| TASK ITEM |
Please write out exactly the lines of the data below from the line holding "0.0105 | 0.317 |" through the line holding "metrics, run 3", and leave out the rest.

(Data entries)
----
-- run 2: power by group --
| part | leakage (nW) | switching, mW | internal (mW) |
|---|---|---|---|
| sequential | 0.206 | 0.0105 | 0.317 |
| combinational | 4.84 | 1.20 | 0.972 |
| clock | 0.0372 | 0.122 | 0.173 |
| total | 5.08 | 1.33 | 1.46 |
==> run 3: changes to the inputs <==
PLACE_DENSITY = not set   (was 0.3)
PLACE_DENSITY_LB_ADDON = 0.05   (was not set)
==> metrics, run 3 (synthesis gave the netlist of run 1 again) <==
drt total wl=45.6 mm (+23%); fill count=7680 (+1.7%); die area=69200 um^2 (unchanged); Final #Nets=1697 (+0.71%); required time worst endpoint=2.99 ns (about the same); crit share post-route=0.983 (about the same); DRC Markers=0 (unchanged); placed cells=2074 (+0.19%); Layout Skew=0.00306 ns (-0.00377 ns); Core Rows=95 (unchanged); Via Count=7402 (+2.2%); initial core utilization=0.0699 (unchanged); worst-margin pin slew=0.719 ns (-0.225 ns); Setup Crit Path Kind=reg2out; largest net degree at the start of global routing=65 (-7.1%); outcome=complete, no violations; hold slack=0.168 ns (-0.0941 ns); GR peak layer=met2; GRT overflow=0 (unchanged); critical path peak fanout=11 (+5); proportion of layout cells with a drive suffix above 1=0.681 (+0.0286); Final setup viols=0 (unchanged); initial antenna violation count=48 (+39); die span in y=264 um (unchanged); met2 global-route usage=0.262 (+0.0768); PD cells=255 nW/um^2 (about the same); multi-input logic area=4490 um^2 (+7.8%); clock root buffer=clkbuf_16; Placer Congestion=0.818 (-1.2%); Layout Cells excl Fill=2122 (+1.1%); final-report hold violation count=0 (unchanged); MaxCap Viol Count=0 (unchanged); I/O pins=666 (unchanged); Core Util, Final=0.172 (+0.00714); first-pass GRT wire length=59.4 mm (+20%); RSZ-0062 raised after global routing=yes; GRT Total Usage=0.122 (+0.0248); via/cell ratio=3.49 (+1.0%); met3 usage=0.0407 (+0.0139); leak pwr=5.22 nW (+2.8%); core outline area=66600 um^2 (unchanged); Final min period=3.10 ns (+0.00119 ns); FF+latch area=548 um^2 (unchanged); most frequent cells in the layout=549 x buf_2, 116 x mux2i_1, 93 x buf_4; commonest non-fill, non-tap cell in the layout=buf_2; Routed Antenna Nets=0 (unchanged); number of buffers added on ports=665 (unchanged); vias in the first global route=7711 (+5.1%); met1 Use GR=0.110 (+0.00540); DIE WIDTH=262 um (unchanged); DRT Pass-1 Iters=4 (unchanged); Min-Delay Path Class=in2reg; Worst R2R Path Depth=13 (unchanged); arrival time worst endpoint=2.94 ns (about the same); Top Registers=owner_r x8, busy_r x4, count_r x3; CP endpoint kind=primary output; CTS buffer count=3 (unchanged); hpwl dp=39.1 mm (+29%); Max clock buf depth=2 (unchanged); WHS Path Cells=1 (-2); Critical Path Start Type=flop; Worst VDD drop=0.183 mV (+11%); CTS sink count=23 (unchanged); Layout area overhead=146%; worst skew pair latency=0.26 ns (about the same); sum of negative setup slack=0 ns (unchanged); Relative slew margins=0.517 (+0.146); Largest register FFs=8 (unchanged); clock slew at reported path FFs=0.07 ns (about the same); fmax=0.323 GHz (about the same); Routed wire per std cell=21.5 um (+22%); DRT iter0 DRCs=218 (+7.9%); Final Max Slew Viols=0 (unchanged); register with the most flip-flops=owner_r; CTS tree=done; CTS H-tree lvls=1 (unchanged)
----
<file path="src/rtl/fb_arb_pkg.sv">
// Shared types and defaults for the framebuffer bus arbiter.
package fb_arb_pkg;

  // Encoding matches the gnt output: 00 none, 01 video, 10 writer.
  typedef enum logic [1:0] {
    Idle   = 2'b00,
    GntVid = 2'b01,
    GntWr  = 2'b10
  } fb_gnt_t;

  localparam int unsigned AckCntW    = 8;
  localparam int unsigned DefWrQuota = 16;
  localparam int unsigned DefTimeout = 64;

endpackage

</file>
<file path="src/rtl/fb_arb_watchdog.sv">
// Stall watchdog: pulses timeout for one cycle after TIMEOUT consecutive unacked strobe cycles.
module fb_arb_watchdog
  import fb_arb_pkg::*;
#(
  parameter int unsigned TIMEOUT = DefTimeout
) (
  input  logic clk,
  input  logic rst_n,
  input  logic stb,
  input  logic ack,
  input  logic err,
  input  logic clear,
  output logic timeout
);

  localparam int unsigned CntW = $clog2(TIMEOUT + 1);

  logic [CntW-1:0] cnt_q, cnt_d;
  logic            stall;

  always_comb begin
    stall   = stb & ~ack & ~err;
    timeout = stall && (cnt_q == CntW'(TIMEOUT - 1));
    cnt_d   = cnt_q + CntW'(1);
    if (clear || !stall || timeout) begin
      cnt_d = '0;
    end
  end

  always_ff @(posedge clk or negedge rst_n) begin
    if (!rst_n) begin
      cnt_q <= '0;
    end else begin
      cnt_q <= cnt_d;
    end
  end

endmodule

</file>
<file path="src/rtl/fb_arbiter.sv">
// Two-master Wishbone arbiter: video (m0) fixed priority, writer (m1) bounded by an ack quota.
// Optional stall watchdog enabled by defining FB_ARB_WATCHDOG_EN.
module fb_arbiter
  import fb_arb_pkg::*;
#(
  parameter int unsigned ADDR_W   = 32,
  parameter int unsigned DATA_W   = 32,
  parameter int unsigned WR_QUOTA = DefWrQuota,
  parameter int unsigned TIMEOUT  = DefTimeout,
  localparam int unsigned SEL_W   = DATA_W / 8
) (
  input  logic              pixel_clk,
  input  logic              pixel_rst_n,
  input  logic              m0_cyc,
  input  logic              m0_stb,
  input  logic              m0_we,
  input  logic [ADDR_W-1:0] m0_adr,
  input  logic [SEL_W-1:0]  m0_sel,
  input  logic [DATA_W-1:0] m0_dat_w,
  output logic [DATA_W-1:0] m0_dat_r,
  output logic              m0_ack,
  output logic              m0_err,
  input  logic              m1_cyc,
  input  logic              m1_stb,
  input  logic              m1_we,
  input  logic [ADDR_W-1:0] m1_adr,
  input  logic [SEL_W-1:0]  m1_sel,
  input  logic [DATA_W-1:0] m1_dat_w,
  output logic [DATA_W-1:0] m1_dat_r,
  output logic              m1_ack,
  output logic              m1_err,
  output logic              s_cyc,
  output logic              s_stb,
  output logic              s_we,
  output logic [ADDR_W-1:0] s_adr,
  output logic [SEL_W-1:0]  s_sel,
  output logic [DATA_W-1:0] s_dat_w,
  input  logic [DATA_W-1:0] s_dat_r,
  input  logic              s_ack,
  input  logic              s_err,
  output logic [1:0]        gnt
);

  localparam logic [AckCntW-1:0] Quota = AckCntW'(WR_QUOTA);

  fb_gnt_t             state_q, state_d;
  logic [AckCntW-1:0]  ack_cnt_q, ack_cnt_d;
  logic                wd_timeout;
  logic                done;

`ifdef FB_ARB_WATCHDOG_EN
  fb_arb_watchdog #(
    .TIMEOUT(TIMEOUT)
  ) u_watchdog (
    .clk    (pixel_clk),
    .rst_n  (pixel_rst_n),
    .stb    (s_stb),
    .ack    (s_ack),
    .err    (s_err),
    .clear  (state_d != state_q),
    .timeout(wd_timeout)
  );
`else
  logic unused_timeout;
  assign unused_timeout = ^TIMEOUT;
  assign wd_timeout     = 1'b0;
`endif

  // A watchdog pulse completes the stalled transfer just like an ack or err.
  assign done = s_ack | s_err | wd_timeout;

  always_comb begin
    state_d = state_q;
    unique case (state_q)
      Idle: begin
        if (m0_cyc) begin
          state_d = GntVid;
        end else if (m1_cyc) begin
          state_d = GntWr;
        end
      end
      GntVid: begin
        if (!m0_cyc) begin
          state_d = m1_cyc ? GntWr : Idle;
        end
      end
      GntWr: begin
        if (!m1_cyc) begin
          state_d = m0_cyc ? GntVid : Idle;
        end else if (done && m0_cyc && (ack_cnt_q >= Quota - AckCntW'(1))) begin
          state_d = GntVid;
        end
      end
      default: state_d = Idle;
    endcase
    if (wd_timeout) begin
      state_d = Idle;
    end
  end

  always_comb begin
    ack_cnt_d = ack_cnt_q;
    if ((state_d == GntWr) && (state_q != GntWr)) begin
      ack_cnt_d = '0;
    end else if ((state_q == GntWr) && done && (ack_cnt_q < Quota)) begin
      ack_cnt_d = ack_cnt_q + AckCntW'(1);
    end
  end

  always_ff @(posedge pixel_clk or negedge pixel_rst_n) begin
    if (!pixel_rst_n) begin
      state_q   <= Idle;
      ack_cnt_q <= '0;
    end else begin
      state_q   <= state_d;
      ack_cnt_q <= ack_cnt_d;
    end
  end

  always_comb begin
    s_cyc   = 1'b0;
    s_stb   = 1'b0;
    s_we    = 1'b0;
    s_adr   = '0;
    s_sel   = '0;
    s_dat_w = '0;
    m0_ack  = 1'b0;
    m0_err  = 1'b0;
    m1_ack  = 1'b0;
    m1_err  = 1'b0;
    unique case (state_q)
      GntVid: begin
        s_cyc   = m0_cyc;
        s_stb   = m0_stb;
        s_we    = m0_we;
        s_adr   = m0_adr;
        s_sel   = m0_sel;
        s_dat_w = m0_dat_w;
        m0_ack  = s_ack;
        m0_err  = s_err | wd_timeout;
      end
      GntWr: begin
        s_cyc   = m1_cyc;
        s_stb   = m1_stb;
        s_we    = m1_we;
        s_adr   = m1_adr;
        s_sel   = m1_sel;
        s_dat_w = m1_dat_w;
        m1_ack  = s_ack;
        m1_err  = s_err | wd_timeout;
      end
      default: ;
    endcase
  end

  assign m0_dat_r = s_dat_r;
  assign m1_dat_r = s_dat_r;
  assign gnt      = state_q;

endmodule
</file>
----
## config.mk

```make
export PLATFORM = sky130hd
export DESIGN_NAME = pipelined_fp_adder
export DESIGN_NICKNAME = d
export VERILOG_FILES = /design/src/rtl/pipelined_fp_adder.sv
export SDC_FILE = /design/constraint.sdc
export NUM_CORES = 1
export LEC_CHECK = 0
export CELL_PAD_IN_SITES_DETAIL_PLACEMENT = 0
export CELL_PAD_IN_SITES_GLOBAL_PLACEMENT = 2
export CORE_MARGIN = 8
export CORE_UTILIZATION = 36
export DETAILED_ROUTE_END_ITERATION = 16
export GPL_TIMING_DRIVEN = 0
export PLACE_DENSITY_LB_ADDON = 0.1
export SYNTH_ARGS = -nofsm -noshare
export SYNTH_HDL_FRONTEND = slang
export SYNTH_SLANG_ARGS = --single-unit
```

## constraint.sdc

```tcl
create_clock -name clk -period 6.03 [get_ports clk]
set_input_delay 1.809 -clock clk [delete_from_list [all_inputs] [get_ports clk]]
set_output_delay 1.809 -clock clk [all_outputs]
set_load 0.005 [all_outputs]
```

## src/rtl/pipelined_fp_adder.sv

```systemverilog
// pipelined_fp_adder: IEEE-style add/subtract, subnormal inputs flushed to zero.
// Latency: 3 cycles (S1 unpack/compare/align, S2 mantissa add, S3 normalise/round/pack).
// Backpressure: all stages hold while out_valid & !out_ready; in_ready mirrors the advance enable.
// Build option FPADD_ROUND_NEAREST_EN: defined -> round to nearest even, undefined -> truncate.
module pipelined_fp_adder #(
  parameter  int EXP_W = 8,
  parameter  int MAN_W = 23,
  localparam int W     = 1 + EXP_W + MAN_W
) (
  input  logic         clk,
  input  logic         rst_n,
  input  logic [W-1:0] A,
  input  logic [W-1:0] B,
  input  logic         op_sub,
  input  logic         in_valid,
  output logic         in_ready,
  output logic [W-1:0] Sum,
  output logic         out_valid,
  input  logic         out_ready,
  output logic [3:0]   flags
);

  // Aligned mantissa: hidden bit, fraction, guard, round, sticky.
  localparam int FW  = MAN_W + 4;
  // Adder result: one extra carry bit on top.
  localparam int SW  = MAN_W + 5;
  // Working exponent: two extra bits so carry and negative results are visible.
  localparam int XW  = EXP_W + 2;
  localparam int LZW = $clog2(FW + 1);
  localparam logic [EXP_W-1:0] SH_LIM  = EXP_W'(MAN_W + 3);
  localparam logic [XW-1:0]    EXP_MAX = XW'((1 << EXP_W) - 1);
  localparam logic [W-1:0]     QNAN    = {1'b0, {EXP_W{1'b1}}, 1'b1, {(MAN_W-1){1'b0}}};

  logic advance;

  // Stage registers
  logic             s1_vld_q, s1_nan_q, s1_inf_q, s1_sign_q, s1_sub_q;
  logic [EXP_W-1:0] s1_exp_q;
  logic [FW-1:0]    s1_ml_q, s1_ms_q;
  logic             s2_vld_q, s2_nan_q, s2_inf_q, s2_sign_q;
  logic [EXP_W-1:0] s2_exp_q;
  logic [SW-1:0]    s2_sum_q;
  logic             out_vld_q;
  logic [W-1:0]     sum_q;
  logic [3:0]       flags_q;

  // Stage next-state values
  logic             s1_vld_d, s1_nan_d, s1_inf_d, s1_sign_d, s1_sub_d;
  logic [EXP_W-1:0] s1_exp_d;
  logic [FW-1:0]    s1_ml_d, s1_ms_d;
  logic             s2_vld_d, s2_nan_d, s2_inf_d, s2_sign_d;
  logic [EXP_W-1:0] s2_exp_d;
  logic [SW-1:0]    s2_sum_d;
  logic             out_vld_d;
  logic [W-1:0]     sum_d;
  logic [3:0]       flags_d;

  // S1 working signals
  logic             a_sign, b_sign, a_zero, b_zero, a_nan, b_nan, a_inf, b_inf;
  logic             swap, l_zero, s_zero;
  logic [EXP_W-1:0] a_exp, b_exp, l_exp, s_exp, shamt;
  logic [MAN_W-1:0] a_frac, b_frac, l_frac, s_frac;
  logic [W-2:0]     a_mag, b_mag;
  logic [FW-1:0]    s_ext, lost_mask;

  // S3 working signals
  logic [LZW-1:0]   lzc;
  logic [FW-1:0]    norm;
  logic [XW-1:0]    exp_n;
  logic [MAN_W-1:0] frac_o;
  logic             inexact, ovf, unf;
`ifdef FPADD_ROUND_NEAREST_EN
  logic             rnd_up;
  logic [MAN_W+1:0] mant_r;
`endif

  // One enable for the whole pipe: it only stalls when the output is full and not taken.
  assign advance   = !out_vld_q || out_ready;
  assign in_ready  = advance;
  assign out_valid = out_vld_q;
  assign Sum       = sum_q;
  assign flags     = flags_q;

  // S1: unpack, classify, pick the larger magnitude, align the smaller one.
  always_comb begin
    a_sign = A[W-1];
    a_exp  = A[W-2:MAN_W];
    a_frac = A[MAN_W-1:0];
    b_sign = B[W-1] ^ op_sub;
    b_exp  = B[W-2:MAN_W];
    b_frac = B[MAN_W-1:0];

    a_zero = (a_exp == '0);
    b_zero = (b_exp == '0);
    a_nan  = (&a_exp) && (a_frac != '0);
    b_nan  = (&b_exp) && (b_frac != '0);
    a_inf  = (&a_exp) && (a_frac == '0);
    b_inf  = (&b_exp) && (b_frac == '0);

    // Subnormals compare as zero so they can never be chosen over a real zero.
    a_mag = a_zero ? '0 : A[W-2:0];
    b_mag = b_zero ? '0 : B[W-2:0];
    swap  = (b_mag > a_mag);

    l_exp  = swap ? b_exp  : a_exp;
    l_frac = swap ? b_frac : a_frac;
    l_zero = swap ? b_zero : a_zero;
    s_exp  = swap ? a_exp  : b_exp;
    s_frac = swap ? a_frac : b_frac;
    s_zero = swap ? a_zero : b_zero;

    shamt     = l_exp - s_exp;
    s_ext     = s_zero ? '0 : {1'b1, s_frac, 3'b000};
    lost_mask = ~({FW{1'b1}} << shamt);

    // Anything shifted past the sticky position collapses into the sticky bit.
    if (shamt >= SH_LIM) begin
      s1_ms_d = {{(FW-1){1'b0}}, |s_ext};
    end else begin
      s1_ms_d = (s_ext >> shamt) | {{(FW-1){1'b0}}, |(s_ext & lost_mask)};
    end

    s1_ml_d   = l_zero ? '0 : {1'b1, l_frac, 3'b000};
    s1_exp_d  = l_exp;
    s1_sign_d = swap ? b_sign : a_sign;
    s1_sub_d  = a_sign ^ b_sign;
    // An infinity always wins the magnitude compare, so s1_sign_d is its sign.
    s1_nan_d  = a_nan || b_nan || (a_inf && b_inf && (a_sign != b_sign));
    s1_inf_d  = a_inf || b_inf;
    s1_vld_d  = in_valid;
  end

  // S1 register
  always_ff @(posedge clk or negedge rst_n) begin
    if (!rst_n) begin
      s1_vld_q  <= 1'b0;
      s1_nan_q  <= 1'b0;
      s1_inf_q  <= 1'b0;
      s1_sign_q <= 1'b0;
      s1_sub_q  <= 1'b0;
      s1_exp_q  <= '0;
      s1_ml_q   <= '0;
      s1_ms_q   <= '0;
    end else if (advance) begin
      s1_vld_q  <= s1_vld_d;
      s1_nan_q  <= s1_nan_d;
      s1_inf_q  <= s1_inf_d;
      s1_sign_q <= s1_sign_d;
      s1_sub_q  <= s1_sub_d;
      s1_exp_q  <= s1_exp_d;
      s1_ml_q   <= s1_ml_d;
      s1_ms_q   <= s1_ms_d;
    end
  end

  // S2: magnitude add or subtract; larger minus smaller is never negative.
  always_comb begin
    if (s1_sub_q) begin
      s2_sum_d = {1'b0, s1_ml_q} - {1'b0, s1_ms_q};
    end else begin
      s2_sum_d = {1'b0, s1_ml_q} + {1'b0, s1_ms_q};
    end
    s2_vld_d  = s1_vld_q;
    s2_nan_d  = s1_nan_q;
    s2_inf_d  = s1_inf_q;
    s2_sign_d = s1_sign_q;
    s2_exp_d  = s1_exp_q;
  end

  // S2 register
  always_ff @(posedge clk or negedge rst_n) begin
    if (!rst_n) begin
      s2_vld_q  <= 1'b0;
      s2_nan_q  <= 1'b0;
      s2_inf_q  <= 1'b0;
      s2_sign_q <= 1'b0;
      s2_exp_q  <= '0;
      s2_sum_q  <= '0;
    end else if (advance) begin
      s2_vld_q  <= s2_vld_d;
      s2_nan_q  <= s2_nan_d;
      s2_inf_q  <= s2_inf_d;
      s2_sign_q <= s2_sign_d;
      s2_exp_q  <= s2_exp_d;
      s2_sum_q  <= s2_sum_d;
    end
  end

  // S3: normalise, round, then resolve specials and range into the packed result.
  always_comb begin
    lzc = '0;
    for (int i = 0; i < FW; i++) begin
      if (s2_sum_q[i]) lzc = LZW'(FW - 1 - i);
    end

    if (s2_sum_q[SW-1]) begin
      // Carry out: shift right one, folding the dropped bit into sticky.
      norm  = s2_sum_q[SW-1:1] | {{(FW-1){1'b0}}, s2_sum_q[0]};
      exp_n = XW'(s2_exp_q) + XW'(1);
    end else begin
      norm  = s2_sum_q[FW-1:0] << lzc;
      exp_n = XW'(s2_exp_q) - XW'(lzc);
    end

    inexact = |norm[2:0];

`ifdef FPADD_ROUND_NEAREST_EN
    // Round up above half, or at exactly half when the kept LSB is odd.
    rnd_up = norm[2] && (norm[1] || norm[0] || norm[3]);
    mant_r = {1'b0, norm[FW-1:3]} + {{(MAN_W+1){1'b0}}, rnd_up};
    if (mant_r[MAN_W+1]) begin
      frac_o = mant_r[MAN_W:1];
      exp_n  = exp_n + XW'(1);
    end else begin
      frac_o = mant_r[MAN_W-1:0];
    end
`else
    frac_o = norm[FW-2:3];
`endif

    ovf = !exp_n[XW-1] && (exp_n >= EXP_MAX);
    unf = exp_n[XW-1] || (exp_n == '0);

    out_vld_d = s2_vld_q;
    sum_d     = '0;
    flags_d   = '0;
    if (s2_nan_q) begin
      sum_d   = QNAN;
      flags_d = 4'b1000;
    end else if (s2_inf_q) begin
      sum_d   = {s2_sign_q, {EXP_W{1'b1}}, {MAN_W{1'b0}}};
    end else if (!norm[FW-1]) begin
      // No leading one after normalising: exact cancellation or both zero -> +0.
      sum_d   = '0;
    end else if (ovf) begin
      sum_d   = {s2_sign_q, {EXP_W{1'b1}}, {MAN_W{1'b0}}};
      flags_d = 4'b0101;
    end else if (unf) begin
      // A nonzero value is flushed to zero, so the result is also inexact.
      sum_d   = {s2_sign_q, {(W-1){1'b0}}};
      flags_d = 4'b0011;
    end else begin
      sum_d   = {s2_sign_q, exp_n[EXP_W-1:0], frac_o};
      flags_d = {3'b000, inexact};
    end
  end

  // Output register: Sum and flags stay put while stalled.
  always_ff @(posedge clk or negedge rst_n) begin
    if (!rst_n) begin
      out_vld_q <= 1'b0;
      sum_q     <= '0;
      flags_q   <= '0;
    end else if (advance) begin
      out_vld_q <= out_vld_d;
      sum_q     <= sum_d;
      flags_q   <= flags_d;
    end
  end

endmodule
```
----
| RESULT OF THIS TASK |
| sequential | 0.206 | 0.0105 | 0.317 |
| combinational | 4.84 | 1.20 | 0.972 |
| clock | 0.0372 | 0.122 | 0.173 |
| total | 5.08 | 1.33 | 1.46 |
==> run 3: changes to the inputs <==
PLACE_DENSITY = not set   (was 0.3)
PLACE_DENSITY_LB_ADDON = 0.05   (was not set)
==> metrics, run 3 (synthesis gave the netlist of run 1 again) <==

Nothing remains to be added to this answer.